Check each line of the entries below for the word "stays", then state how many lines have it and nothing more.

INPUT RECORDS section start

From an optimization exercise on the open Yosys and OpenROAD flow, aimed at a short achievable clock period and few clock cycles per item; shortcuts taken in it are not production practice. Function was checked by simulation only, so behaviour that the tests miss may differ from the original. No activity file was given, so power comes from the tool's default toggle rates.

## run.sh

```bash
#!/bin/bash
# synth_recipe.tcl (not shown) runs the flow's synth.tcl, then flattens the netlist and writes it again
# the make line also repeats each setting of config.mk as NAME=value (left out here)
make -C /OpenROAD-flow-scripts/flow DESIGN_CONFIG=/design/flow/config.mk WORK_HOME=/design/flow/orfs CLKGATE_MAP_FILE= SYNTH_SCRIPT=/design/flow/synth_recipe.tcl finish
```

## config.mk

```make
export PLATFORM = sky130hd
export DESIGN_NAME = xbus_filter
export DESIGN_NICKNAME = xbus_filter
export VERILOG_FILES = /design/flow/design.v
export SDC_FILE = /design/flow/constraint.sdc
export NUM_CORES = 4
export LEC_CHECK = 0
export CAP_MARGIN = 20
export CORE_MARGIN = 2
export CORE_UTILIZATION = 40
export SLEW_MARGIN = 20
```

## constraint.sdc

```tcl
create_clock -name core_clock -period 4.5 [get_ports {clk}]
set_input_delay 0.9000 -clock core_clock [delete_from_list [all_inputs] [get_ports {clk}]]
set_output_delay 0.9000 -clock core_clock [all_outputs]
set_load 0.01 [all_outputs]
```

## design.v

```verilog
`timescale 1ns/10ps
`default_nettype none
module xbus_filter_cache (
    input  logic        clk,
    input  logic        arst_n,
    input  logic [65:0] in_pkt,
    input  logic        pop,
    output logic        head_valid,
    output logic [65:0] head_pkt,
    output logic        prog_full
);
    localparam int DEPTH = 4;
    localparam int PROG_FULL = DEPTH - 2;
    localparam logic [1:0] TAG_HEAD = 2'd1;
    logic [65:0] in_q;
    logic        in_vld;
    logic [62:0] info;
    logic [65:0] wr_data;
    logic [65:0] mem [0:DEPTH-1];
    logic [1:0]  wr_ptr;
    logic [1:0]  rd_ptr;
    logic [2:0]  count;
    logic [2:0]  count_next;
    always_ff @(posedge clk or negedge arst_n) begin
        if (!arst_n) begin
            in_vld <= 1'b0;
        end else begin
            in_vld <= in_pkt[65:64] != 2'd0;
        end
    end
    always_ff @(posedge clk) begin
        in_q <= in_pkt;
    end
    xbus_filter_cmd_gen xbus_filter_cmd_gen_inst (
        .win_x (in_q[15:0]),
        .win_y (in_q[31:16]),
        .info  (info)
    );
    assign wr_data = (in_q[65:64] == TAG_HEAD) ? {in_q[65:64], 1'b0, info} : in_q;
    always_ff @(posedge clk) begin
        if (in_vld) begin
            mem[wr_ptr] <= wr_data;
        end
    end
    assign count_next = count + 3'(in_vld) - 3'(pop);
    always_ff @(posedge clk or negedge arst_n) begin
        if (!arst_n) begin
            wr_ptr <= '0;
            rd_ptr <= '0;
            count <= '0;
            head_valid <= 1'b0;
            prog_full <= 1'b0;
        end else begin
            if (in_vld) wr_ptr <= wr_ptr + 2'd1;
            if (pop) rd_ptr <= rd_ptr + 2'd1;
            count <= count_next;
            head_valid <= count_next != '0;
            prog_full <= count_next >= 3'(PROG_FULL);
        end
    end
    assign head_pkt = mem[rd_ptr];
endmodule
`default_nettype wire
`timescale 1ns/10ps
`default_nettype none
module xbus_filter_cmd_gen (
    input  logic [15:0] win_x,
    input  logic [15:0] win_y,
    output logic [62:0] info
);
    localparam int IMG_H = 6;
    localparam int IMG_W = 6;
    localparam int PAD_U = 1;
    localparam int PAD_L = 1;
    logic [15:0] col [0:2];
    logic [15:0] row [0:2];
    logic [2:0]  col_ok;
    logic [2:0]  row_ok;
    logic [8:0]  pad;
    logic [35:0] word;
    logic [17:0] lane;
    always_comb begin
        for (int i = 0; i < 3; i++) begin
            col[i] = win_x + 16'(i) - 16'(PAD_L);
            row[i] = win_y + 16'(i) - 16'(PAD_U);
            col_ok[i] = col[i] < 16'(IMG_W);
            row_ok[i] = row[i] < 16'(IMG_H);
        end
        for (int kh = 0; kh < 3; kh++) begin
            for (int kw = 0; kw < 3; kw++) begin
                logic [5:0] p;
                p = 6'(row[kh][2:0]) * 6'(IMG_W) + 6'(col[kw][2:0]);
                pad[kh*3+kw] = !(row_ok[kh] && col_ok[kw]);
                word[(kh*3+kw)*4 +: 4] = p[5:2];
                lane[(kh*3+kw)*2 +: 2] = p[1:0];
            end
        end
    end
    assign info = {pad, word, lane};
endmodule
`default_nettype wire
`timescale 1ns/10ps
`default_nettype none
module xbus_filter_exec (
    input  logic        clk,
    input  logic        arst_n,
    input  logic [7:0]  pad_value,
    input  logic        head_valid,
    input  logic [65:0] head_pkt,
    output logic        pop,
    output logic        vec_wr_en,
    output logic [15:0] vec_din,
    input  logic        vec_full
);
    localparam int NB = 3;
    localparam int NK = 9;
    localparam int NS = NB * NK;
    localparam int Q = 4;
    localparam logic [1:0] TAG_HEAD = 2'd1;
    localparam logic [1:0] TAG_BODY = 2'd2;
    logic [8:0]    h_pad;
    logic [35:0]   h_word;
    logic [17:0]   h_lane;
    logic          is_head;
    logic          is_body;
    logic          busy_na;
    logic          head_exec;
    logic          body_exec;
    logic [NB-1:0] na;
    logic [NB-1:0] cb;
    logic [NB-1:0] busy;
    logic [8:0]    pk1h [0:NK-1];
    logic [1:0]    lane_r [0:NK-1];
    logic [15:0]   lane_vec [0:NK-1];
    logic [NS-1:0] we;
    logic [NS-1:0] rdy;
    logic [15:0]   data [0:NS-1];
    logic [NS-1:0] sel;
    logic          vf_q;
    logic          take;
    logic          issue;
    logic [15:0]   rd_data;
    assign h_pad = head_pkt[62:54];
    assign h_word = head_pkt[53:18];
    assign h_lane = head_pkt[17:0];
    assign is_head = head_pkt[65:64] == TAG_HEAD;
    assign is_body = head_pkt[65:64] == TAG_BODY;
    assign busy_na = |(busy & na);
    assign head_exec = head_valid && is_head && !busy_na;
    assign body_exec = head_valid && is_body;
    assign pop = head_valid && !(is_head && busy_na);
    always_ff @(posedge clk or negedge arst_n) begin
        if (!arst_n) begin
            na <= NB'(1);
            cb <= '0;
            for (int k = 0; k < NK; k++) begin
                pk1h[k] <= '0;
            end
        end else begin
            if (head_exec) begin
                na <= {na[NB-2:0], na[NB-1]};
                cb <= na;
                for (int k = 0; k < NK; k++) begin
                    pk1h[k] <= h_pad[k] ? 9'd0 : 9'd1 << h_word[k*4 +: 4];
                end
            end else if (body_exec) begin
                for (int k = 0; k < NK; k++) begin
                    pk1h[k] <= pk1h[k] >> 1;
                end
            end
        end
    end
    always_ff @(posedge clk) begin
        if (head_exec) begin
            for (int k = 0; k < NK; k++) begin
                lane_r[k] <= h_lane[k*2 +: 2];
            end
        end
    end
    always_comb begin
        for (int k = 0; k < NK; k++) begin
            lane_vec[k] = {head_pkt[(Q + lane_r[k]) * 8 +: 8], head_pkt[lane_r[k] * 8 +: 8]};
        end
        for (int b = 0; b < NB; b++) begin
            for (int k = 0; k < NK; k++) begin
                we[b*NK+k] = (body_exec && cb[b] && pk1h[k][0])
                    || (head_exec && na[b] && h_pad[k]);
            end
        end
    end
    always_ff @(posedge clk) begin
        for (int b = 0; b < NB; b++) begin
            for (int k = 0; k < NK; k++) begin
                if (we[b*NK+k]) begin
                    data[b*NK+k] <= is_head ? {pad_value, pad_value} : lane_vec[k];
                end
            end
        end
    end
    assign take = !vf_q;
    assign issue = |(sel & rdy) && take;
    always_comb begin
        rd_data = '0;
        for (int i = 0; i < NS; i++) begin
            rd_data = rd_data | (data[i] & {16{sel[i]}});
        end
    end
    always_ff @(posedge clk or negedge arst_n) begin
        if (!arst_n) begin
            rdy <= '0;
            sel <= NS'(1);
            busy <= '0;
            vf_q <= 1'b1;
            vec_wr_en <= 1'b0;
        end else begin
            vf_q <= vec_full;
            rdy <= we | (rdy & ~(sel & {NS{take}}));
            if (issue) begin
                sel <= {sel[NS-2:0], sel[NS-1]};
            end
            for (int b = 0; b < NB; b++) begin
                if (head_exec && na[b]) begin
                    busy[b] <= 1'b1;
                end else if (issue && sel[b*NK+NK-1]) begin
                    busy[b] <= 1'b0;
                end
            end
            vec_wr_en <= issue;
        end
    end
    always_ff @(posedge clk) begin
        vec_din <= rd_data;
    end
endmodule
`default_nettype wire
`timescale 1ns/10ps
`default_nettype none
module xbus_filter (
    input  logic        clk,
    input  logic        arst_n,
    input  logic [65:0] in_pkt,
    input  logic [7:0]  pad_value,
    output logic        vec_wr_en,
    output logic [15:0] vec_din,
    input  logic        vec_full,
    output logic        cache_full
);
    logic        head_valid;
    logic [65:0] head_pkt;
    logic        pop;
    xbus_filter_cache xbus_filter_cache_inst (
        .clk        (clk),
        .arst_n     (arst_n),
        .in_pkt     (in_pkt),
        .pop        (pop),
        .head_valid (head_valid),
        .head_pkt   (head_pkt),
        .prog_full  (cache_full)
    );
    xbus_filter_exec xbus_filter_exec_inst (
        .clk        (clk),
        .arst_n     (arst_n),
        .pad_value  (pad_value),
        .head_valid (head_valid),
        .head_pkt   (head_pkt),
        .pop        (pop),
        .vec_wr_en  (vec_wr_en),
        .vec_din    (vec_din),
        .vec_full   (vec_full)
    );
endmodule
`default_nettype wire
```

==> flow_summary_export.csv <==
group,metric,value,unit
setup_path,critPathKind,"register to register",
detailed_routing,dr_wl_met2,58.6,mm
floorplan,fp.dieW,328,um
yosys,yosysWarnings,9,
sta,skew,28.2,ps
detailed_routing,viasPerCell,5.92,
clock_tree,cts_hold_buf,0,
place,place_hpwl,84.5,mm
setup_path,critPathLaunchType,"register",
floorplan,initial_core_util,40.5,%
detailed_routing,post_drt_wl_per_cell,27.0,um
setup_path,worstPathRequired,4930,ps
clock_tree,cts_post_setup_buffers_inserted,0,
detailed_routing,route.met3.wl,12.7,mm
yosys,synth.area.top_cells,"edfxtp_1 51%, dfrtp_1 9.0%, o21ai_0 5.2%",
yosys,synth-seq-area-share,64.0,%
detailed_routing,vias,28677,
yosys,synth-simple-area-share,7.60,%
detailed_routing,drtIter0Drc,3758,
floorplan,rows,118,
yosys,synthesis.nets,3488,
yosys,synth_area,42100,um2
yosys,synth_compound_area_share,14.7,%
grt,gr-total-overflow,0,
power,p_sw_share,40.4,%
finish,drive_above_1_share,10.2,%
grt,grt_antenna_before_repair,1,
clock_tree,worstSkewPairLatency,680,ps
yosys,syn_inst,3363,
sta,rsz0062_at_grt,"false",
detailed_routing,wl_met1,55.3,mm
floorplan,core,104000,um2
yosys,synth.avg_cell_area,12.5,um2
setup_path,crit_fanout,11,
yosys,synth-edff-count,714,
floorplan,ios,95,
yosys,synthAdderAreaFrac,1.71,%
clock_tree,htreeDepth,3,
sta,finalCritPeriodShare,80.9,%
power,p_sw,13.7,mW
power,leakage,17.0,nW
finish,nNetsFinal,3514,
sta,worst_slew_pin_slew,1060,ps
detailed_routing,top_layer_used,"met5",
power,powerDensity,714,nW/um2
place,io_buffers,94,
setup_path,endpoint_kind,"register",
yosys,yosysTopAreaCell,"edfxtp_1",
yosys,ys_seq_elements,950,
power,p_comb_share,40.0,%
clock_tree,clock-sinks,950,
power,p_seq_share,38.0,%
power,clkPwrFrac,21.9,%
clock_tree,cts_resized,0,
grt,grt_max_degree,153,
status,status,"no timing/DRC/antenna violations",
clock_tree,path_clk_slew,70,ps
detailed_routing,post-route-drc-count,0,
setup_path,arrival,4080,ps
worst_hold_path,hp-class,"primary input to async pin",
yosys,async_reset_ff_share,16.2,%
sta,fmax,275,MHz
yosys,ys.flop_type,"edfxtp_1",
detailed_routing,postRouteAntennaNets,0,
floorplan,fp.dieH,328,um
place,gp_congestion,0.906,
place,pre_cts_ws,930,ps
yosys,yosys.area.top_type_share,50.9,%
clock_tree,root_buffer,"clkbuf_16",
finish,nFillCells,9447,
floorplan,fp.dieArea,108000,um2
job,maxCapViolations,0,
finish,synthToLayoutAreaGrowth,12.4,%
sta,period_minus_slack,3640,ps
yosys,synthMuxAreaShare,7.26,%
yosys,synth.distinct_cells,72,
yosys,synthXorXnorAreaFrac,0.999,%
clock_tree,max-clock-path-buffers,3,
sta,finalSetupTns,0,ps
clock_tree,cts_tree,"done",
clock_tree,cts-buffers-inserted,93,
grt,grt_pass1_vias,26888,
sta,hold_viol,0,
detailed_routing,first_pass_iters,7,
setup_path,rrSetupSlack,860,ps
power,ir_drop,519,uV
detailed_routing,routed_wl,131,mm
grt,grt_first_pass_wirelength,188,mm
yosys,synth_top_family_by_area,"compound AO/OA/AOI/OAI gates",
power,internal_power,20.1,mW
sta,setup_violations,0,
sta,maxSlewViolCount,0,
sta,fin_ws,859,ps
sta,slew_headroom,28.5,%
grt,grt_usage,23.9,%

INPUT RECORDS section end
INPUT RECORDS section start

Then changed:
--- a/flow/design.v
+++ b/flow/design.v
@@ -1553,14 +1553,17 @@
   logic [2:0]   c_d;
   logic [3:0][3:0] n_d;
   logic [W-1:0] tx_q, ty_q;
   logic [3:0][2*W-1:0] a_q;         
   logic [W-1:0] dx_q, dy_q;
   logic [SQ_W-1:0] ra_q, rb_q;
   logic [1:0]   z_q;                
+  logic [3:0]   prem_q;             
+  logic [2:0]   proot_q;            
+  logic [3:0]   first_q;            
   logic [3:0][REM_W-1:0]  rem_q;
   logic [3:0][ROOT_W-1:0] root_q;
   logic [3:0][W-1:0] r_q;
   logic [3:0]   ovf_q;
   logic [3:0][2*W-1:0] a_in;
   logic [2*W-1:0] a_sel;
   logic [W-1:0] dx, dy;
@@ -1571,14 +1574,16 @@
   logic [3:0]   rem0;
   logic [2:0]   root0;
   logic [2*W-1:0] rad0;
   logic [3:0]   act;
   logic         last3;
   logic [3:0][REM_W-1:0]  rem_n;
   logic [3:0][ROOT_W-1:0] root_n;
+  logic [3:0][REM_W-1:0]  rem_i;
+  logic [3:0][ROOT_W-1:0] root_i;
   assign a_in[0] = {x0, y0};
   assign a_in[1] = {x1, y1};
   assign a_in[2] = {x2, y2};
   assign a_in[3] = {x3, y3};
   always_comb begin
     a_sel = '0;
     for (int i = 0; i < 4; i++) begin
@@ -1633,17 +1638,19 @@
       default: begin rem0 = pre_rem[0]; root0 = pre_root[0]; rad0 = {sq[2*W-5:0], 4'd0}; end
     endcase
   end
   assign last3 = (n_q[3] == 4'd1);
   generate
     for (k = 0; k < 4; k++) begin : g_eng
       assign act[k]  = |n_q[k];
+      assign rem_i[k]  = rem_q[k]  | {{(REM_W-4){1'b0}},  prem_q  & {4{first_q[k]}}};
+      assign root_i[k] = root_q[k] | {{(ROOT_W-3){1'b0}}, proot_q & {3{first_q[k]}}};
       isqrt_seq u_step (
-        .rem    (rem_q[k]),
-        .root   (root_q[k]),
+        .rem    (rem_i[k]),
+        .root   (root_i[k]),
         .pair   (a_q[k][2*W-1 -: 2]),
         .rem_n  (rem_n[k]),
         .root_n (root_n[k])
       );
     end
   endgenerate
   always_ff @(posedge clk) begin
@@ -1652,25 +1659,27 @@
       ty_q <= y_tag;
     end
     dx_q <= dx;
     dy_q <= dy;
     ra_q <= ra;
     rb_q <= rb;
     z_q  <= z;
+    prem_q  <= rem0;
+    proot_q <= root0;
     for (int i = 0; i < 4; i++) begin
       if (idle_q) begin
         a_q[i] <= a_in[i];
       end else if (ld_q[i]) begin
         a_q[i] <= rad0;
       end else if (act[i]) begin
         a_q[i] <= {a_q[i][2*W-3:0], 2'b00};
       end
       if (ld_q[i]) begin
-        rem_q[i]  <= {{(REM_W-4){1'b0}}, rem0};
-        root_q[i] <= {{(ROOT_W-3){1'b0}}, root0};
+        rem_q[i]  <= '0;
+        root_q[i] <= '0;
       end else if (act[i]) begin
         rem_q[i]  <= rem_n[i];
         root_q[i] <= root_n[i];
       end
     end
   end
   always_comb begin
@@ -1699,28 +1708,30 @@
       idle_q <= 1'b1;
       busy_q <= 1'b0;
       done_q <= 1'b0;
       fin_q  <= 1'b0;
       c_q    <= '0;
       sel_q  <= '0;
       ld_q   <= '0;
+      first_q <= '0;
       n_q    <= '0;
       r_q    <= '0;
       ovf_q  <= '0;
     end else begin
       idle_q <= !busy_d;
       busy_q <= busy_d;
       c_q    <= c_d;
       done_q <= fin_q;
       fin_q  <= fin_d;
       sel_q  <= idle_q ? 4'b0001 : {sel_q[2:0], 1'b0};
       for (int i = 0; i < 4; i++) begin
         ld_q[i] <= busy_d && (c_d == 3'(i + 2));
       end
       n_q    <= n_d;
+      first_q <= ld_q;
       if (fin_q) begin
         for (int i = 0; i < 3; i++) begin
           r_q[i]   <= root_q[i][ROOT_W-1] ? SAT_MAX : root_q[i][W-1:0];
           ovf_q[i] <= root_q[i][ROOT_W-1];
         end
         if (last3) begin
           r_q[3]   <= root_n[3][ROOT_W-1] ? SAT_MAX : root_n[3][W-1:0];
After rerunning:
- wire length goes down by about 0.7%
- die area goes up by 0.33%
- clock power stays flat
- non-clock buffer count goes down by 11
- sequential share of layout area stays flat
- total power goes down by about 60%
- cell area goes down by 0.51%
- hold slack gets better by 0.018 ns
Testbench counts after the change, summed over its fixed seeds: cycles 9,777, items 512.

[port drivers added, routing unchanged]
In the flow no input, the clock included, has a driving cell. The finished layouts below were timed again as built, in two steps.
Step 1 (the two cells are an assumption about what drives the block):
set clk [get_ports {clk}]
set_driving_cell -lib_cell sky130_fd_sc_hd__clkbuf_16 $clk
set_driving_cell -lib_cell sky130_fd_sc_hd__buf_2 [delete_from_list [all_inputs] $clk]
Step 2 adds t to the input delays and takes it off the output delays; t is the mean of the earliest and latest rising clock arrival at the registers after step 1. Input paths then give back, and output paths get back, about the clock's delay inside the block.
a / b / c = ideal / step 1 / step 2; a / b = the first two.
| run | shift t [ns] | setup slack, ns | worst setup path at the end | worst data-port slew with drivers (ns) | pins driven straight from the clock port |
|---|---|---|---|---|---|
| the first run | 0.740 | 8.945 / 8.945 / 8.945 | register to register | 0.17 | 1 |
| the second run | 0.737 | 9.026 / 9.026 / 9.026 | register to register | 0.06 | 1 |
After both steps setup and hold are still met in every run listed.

INPUT RECORDS section end

#### ANSWER TO THE PROBLEM
2